* **What the task requires**
Determine how many lines in the records include "this". Write the number and nothing more.

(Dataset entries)
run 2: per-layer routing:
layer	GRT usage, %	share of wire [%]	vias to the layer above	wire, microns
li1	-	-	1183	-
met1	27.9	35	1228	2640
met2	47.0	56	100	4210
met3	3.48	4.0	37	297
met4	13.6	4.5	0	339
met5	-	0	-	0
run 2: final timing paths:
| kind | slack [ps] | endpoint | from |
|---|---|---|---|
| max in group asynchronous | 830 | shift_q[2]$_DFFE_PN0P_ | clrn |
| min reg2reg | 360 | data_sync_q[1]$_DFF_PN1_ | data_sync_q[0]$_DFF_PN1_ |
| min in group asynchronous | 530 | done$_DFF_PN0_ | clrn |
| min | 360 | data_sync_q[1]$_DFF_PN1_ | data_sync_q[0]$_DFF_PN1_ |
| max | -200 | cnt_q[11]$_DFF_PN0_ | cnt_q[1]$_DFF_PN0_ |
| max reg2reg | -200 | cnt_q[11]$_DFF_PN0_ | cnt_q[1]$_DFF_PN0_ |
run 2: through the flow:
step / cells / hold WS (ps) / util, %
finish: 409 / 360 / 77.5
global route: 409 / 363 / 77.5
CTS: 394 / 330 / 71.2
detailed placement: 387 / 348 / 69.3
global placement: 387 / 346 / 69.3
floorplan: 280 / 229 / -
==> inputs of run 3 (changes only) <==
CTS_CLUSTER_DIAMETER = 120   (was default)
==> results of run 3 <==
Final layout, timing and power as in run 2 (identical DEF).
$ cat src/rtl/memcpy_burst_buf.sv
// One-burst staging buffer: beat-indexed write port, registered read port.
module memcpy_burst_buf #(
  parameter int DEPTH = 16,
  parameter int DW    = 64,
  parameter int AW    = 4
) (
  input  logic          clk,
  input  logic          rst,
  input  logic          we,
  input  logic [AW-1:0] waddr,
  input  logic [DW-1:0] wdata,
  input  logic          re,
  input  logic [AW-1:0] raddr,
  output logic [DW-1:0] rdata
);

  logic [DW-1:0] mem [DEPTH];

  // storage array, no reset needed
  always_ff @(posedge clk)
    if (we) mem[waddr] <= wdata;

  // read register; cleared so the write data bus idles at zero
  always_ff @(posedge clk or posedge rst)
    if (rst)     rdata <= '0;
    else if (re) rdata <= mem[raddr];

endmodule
---
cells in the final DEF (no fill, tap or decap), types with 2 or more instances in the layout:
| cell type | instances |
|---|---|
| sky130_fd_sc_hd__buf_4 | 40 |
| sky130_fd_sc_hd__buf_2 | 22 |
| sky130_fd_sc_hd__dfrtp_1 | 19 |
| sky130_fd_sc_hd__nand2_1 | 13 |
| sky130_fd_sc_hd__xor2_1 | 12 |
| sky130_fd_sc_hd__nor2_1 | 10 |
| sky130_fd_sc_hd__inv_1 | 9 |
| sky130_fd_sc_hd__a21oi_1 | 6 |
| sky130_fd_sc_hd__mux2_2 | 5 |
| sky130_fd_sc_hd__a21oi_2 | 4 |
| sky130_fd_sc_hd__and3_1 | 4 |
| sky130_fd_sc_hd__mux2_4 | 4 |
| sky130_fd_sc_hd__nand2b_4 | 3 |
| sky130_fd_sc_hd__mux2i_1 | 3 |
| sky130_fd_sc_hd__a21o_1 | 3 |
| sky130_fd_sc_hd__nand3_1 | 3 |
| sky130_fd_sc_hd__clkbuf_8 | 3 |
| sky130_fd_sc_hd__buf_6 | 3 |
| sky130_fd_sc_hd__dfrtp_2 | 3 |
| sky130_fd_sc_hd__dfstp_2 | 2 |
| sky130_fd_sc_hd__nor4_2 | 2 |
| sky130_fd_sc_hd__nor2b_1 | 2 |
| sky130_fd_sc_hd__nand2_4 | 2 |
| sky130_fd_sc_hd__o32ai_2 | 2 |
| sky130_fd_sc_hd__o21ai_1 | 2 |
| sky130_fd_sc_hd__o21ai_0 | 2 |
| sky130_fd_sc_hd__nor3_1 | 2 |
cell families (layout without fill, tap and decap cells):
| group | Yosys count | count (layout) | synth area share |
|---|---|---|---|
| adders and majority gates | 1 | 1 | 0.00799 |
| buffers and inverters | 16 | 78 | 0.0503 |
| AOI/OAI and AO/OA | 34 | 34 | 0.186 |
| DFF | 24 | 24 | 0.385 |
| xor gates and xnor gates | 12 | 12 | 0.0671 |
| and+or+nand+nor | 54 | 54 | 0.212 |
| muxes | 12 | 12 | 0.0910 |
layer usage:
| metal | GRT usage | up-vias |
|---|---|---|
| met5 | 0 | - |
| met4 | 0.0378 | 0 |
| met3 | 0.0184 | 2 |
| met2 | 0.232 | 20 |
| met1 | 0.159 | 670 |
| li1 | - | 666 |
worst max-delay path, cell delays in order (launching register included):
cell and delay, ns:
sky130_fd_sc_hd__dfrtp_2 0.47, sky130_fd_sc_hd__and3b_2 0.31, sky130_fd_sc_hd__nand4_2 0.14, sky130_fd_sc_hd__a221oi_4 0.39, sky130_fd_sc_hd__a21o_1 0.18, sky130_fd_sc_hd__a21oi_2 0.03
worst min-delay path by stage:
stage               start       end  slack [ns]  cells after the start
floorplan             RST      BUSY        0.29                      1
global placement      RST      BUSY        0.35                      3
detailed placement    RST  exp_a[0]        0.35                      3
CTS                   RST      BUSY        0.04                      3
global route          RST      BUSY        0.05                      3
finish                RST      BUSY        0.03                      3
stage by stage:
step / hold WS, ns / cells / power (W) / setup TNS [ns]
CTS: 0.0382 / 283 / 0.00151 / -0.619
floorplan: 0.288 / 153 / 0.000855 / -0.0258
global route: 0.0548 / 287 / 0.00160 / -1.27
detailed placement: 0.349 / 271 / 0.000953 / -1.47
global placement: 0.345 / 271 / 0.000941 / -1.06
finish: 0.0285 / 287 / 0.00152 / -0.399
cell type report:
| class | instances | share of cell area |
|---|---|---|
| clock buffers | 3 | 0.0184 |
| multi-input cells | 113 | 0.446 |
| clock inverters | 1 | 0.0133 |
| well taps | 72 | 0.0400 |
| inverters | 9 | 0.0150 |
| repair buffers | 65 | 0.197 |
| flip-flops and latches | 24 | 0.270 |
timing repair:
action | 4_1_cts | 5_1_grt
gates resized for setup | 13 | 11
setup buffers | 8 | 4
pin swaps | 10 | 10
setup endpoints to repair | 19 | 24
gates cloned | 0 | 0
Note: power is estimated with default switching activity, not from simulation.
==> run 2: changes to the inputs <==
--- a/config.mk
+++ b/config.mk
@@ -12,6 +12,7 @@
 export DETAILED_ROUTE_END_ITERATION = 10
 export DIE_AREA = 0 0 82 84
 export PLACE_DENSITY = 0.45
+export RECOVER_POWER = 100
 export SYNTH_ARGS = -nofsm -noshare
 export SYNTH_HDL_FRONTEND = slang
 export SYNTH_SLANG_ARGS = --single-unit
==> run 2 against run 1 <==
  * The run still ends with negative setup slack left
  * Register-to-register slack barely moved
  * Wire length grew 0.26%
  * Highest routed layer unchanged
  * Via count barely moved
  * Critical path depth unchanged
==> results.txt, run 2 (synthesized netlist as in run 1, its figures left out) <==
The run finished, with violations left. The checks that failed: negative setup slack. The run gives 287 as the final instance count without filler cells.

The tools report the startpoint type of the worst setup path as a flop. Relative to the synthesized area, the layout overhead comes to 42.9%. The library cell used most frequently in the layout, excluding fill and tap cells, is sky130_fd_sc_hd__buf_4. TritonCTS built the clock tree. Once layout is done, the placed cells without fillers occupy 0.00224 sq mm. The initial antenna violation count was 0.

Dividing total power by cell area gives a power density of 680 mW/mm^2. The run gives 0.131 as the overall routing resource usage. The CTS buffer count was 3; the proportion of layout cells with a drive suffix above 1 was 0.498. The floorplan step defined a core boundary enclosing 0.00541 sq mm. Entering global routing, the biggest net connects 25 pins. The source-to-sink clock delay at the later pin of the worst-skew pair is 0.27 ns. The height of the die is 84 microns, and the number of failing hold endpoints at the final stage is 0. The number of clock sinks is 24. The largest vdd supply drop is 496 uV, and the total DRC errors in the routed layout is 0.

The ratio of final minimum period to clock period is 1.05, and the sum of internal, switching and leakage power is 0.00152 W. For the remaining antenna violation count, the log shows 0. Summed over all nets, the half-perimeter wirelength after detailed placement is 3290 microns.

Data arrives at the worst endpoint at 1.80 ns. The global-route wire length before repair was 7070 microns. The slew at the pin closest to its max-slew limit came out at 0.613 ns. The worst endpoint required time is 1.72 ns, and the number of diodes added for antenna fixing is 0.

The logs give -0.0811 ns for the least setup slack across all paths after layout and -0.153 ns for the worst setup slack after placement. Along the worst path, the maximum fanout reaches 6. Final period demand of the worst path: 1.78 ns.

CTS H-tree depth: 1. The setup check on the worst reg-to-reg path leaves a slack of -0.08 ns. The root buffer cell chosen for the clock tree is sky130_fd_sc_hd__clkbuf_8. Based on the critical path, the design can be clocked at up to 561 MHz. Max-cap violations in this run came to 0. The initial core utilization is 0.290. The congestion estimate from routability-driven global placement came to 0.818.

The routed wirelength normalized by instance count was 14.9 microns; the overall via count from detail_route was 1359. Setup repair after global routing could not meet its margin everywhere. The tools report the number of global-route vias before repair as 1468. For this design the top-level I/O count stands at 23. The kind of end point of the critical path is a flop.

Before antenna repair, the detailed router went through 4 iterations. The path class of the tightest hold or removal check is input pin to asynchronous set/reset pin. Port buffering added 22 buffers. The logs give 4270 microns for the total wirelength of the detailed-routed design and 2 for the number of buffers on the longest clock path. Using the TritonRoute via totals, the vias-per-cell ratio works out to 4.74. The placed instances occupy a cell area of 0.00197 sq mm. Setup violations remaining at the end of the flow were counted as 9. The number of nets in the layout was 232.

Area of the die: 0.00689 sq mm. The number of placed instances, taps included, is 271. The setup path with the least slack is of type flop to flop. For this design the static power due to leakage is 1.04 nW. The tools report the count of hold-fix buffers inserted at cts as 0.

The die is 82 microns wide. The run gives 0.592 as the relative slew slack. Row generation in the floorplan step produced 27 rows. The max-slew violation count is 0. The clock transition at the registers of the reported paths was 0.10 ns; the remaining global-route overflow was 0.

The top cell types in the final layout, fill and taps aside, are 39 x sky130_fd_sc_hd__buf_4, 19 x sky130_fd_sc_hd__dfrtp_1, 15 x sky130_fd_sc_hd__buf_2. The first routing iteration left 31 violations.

* **The completed task**
3